The Restructuring of The 7 Train in the Age of Trump

Sorry for not blogging for so long, but I just had nothing more I could say about the 2016 election and the rise of Trump.  I was turning to Stephen Colbert, Bill Maher, and Alec Baldwin who portrayed Trump on Saturday Night Live for some comic relief to cheer me up in what I deem to be the worst election of which I participated in my lifetime.  And it didn’t end well.  I was sure we would just bite the bullet and deal with four years of more the same with Hillary Clinton and have our beloved Republican Party re-establish its conservative base and possibly re-invent itself as a conservative outlet for all conservatives regardless of income bracket.  I really thought on November 8, 2016 at 11 PM Eastern when the last polling places would close, that I had seen and heard the last of Donald J. Trump.  Now I have to get used to saying the newest oxymoron in the American language today: President Trump.
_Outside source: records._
<file path="config.mk">
export PLATFORM = sky130hd
export DESIGN_NAME = if_fetch_unit
export DESIGN_NICKNAME = d
export VERILOG_FILES = /design/src/rtl/if_fetch_unit.sv
export SDC_FILE = /design/constraint.sdc
export NUM_CORES = 1
export LEC_CHECK = 0
export BUFFER_PORTS_ARGS = -buffer_cell sky130_fd_sc_hd__buf_4
export CAP_MARGIN = 20
export CORE_ASPECT_RATIO = 0.5
export CORE_MARGIN = 10
export CORE_UTILIZATION = 55
export CTS_CLUSTER_DIAMETER = 80
export DETAILED_ROUTE_END_ITERATION = 8
export GPL_TIMING_DRIVEN = 0
export PLACE_DENSITY = 0.9
export SYNTH_ARGS = -nofsm -noshare
export SYNTH_HDL_FRONTEND = slang
export SYNTH_SLANG_ARGS = --single-unit
</file>
<file path="constraint.sdc">
create_clock -name clk -period 2.6 [get_ports clk]
set_clock_uncertainty 0.1 [all_clocks]
set_input_delay 0.52 -clock clk [delete_from_list [all_inputs] [get_ports clk]]
set_output_delay 0.52 -clock clk [all_outputs]
set_load 0.05 [all_outputs]
</file>
<file path="src/rtl/if_fetch_unit.sv">
// Instruction fetch stage: drives the instruction memory request and loads the IF/ID register.
// Handles wait states, ID-stage freeze through a one-entry hold buffer, and branch redirects that drain an outstanding request.
module if_fetch_unit (
    input  logic        clk,
    input  logic        rst,
    input  logic        freeze,
    input  logic        branch_taken,
    input  logic [31:0] branch_addr,
    output logic        imem_req,
    output logic [31:0] imem_addr,
    input  logic [31:0] imem_rdata,
    input  logic        imem_ready,
    output logic [31:0] pc_out,
    output logic [31:0] Instruction,
    output logic        if_valid
);

    localparam int unsigned XLEN = 32;

    localparam logic [1:0] FETCH = 2'd0;
    localparam logic [1:0] HOLD  = 2'd1;
    localparam logic [1:0] DRAIN = 2'd2;

    logic [1:0]      state, state_d;
    logic [XLEN-1:0] pc, pc_d;
    logic [XLEN-1:0] drain_addr, drain_addr_d;
    logic [XLEN-1:0] hold_instr, hold_instr_d;
    logic [XLEN-1:0] hold_pc, hold_pc_d;
    logic            hold_valid, hold_valid_d;
    logic [XLEN-1:0] pc_out_d, instr_d;
    logic            if_valid_d;
    logic [XLEN-1:0] pc_plus4;
    logic [XLEN-1:0] branch_target;
    logic            unused_branch_lsbs;

    // Redirect targets are forced word-aligned; the low bits carry no information.
    assign branch_target      = {branch_addr[XLEN-1:2], 2'b00};
    assign unused_branch_lsbs = ^branch_addr[1:0];
    assign pc_plus4           = pc + XLEN'(4);

    // While draining, the abandoned request keeps its address until memory completes it.
    assign imem_req  = ~rst & (state != HOLD);
    assign imem_addr = (state == DRAIN) ? drain_addr : pc;

    // State and IF/ID registers
    always_ff @(posedge clk) begin
        if (rst) begin
            state       <= FETCH;
            pc          <= '0;
            drain_addr  <= '0;
            hold_instr  <= '0;
            hold_pc     <= '0;
            hold_valid  <= 1'b0;
            pc_out      <= '0;
            Instruction <= '0;
            if_valid    <= 1'b0;
        end else begin
            state       <= state_d;
            pc          <= pc_d;
            drain_addr  <= drain_addr_d;
            hold_instr  <= hold_instr_d;
            hold_pc     <= hold_pc_d;
            hold_valid  <= hold_valid_d;
            pc_out      <= pc_out_d;
            Instruction <= instr_d;
            if_valid    <= if_valid_d;
        end
    end

    // Next-state and next IF/ID contents
    always_comb begin
        state_d      = state;
        pc_d         = pc;
        drain_addr_d = drain_addr;
        hold_instr_d = hold_instr;
        hold_pc_d    = hold_pc;
        hold_valid_d = hold_valid;
        pc_out_d     = pc_out;
        instr_d      = Instruction;
        if_valid_d   = if_valid;

        if (branch_taken) begin
            // Branch beats freeze: flush IF/ID, drop the buffer and any same-cycle data.
            pc_d         = branch_target;
            pc_out_d     = '0;
            instr_d      = '0;
            if_valid_d   = 1'b0;
            hold_valid_d = 1'b0;
            if (state == FETCH && !imem_ready) begin
                state_d      = DRAIN;
                drain_addr_d = pc;
            end else if (state == DRAIN && !imem_ready) begin
                state_d = DRAIN;
            end else begin
                state_d = FETCH;
            end
        end else begin
            case (state)
                FETCH: begin
                    if (imem_ready) begin
                        pc_d = pc_plus4;
                        if (freeze) begin
                            hold_instr_d = imem_rdata;
                            hold_pc_d    = pc_plus4;
                            hold_valid_d = 1'b1;
                            state_d      = HOLD;
                        end else begin
                            instr_d    = imem_rdata;
                            pc_out_d   = pc_plus4;
                            if_valid_d = 1'b1;
                        end
                    end else if (!freeze) begin
                        pc_out_d   = '0;
                        instr_d    = '0;
                        if_valid_d = 1'b0;
                    end
                end
                HOLD: begin
                    if (!freeze) begin
                        instr_d      = hold_instr;
                        pc_out_d     = hold_pc;
                        if_valid_d   = hold_valid;
                        hold_valid_d = 1'b0;
                        state_d      = FETCH;
                    end
                end
                DRAIN: begin
                    if (!freeze) begin
                        pc_out_d   = '0;
                        instr_d    = '0;
                        if_valid_d = 1'b0;
                    end
                    if (imem_ready) begin
                        state_d = FETCH;
                    end
                end
                default: begin
                    state_d = FETCH;
                end
            endcase
        end
    end

endmodule
</file>
==> impl_metrics.json <==
{
  "syn_area_per_cell_um2": 8.24,
  "swShare_pct": 32.1,
  "ir_drop_v": 0.000491,
  "drive_above_1_share_pct": 23.7,
  "final_common_cell": "dfxtp_1",
  "htreeDepth": 4,
  "switchingPower_uw": 2250,
  "total_power_uw": 7000,
  "ys_types": 63,
  "syn_area_um2": 8930,
  "dp_hpwl_mm": 22.2,
  "hold_viol": 0,
  "fin_crit_sh_pct": 100,
  "cts_root_buf": "clkbuf_16",
  "busiest_layer": "met2",
  "grt_util_met2_pct": 44.9,
  "seqPwrFrac_pct": 44.2,
  "p_int_uw": 4750,
  "synth_seq_area_share_pct": 42.6,
  "max_slew_margin_pct": 47.5,
  "violations": "setup timing",
  "critPathArrivalTime_ps": 2820,
  "ant_nets": 0,
  "synthArstFlopShare_pct": 0,
  "cap_violations": 0,
  "cp_top_family": "simple AND/OR/NAND/NOR gates",
  "numPortBuffers": 160,
  "globalRouteTotalUtil_pct": 26.1,
  "tightest_slew_ps": 785,
  "comb_power_share_pct": 18.5,
  "max_freq_ghz": 0.383,
  "worst_slack_ps": -8.03,
  "place_congestion": 0.936,
  "path_cells": "inv_1 > ha_2 > or4b_1 > a21oi_2 > nor2_4 > clkbuf_4 > a222oi_1 > nor2_1",
  "die_h_um": 110,
  "yosysWarnings": 0,
  "critPathBufInv": 2,
  "grt_max_degree": 21,
  "drv_slew": 0,
  "rsz0062_at_grt": "yes",
  "cts_setup_buffers": 0,
  "drt_iter0_drc": 940,
  "gr-total-overflow": 0,
  "hold_buffers": 0,
  "clock_latency_ps": 430,
  "p_clk_share_pct": 37.3,
  "wl_per_cell_um": 20.2,
  "fill_cells": 1213,
  "clkSlewWorstSetupHoldPaths_ps": 80,
  "routed_wirelength_mm": 30.3,
  "slowest_stage": "or4b_1",
  "antenna_found_initial": 0,
  "p_leak_uw": 0.00425,
  "grt_pass1_vias": 8668,
  "hp-class": "in -> reg",
  "dr_total_vias": 9146,
  "use_met3_pct": 5.18,
  "cts_max_path_buffers": 2,
  "cp_max_fo": 10,
  "layout_common_cells": "dfxtp_1, buf_4, nand2_1",
  "ys_ff_latch": 190,
  "drtPass1Iterations": 6,
  "tritoncts": "built",
  "synth_edf_count": 0,
  "synth-main-ff-cell": "dfxtp_1",
  "rows": 32,
  "syn_to_final_growth_pct": 24.6,
  "pwr_density_cell_nw_per_um2": 629,
  "final.min_clock_period_ps": 2610,
  "cts_sinks": 190,
  "pin_count": 167,
  "die_area_um2": 22000,
  "slowest_delay_ps": 540,
  "grt_pass1_wl_mm": 46.7,
  "nNetsFinal": 1336,
  "worstSetupPathType": "reg -> reg",
  "die_w_um": 200,
  "cp.required_ps": 2810,
  "use_met1_pct": 32.9,
  "core_um2": 15700,
  "hold-worst-slack_ps": 229,
  "endpoint_kind": "flip-flop",
  "drc": 0,
  "antennaDiodeCount": 0,
  "viasPerCell": 6.11,
  "status": "finished, violations left",
  "start_util_pct": 57.1,
  "cts_buffers": 17,
  "setup_viol_count_final": 1,
  "synth_cells": 1084,
  "start_kind": "flip-flop"
}
==> logic make-up after synthesis <==
logic type                 Yosys count  synth area share (%)
and+or+nand+nor                    409                  21.1
AOI/OAI and AO/OA                  272                  20.6
DFF                                190                  42.6
buffers and inverters              123                  5.88
xor gates and xnor gates            50                  4.90
muxes                               35                  4.36
adders and majority gates            4                 0.560
other                                1                0.0420
==> metrics by stage <==
step	instance area [µm²]	util (%)	setup TNS [ps]	worst slack (ps)	instances
2_1_floorplan	8940	-	0	238	1085
3_3_place_gp	10400	66.5	-5060	-348	1466
3_5_place_dp	10400	66.5	-7630	-331	1466
4_1_cts	11100	70.6	-79.9	-15.9	1497
5_1_grt	11100	71.1	-497	-122	1497
6_report	11100	71.1	-8.03	-8.03	1497
==> metal layers <==
metal	vias up	wire length (µm)
li1	4181	-
met1	4335	12400
met2	540	14200
met3	90	2860
met4	0	808
met5	-	0
==> final timing paths <==
kind                       start              to  slack [ps]  cells past startpoint
hold reg to reg   drain_addr[28]  drain_addr[28]         360                      2
hold / removal    imem_rdata[21]  hold_instr[21]         230                      3
setup / recovery        state[0]      pc_out[17]          -8                      8
setup reg to reg        state[0]      pc_out[17]          -8                      8
==> Yosys cell counts, types with 3 or more instances <==
library cell | instances | area [µm²]
dfxtp_1 | 190 | 3800
nand2_1 | 165 | 619
nor2_1 | 127 | 477
a21oi_1 | 84 | 420
clkbuf_1 | 81 | 304
a22oi_1 | 54 | 405
a211oi_1 | 38 | 285
a22o_1 | 34 | 298
xor2_1 | 34 | 298
mux2_2 | 31 | 349
buf_2 | 24 | 120
nand3_1 | 23 | 115
o21ai_0 | 22 | 110
nor3_1 | 19 | 95.1
nand4_1 | 17 | 106
xnor2_1 | 16 | 140
nor4_1 | 9 | 56.3
and3_1 | 8 | 50.1
buf_4 | 7 | 52.6
o211ai_1 | 7 | 52.6
o22ai_1 | 7 | 43.8
o32ai_1 | 6 | 52.6
inv_1 | 5 | 18.8
a222oi_1 | 4 | 40.0
and4_1 | 4 | 35.0
buf_1 | 4 | 15.0
ha_1 | 4 | 50.1
mux2i_1 | 4 | 40.0
or3_1 | 4 | 25.0
and2_1 | 3 | 18.8
nand2b_1 | 3 | 18.8
nor2b_1 | 3 | 18.8
nor4_2 | 3 | 37.5
o21bai_1 | 3 | 22.5
==> sequential cells by signal, summed over array words and instances (netlist names) <==
name         count
if_valid         1
state            2
hold_pc         30
hold_instr      32
hold_valid       1
Instruction     32
pc              30
drain_addr      30
pc_out          32
==> timing repair <==
item / in CTS / in global routing
gates resized for setup: 22 / 45
pin swaps: 0 / 1
setup endpoints to repair: 133 / 151
==> final cells by class <==
cell class              instances  area (µm²)  area share [%]
plain buffers                 116         558            5.01
well taps                     221         277            2.48
clock inverters                14         171            1.54
flip-flops and latches        190        3800            34.2
repair buffers                160        1200            10.8
inverters                       6        22.5           0.202
clock buffers                  18         429            3.86
multi-input cells             772        4670            41.9
==> worst min-delay path: cells and delay by family <==
family / cells / cell delay [ps]
AO/OA/AOI/OAI: 1 / 50
buffers and inverters: 1 / 110
AND/OR/NAND/NOR: 1 / 40
==> power by group through the flow <==
stage | Combinational, µW | Sequential [µW] | Clock (µW)
after floorplan | 739 | 3220 | 0
after global placement | 1210 | 3150 | 0
after detailed placement | 1230 | 3150 | 0
after CTS | 1250 | 3090 | 2600
after global routing | 1370 | 3100 | 2720
final | 1300 | 3090 | 2610
Power figures use the tool's default switching activity.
While the election coverage pre-empted Stephen Colbert on CBS’s The Late Show, he did an election night special on the Showtime network.  Not in the best of taste with some isolated nudity such as a male stripper covering his genitalia with a sign reading Marco Rubio re-elected in Florida, for what it is worth, Colbert made his best possible effort to be funny in a manner acceptable to a younger (ages 20-35) audience…we all have to earn a living somehow.  Without the luxury of commercial breaks on Showtime, a promo for Showtime’s The Circus gave Colbert the break he needed to restructure.  Coincidently, his guests were Mark Halpern and John Heilemann who in the show’s final season.  They sat down on two chairs to the left of Colbert’s desk and proceeded to tell Colbert that Trump took the lead and is on his way to the presidency.  Colbert’s face fell to the bottom of the desk.  The grin was off his face and if he had freckles, they would have fallen onto the desk creating a polka-dot blotter and the man’s drollness turned to dourness as he sunk into the murky cellars of reality.  The presidential candidate who has been the bud of every credible comedian’s jokes for a year and a half will now take the oath of office on 01.20.2017 at high noon Washington DC time and it is no longer a laughing matter.

The Republican Party will continue and I am not prepared to disavow myself of it while there are still good grass root conservatives who share my views.  But the initials GOP which stand for Grand Old Party no longer apply.  The elephant gets a makeover, excuse me, comb over, and the party is now at the crossroads and has to decide if it will be defined going forward by the Trump faction or the traditional faction established in 1854 in Rippon, Wisconsin.  Three great presidents have defined the party and enticed me to join them when I became enfranchised into the system when I became of age to vote.  Abraham Lincoln.  Though the complete abolition of slavery cannot be fully ascribed to him, all but the passing of the Thirteenth Amendment happened on his watch so we should be the party of freedom and racial harmony (or at least tolerance), not with Trump, who cannot as much as disavow David Duke and the Ku Klux Klan.  Teddy Roosevelt, the big-stick man who laid out the groundwork for an industrial nation where free enterprise and reasonable regulation could co-exist.  Trump wants the American businessman to get away with everything he got away with to become supposedly a billionaire.  And Ronald Reagan who had the insight to grow the economy by lifting the bad regulation, keeping the good regulation, allowing trickle-down economics without disregard for the middle class, who after the recession in the Carter years needed massive job creation; and sowed the seeds for freedom and democracy behind what we referred to as the Iron Curtin in the days of the Cold War.  We cannot even be sure of NATO with Trump.  Yes, George Washington warned us of permanent alliances, but as America was forced into the world economy some (especially NATO) became necessary evils and still are.

Alas, neither Lincoln, nor Teddy Roosevelt, nor Reagan would have cast a ballot for Donald Trump.  My grandfather, Stanley H. Stroffolino (1902 – 1974) a well respective pharmacist in South Norwalk, Connecticut who served as State Senator in the 1940s, ran for mayor of Norwalk in 1951, cross-endorsed by the local Democrat party but lost to the independent candidacy of Socialist incumbent Irving C. Freese, and active in politics right to the end, like myself, would not have been quick to sever his ties to the elephant, but never would have rode Trump’s coattails, on even on streets paved with gold.

The 2016 election is behind us now and like most Americans, I now have to stand behind the president-elect, even if it is Donald J. Trump.  Stand behind him but stay close to the back of the line, as it were.  I will stand behind him for now, but I will not ride shotgun; if he represents the collision point of the vehicle moving the country, I do not want to be the first to crash.  At a safe distance, I will need the help of God, fellow Republicans, some Democrats and independents who share my position, and anyone else up for the task to educate the masses that the Trump way is not the American way.  While some conservative ideals are imbedded in his plan for his first 100 days, most of them are dangerous policies traveling incognito.  I would rather do this than join a street protest, where violence can occur and every violent action is a political victory for The Donald..oh alright, President-elect Donald Trump.  Be wary and hang in there.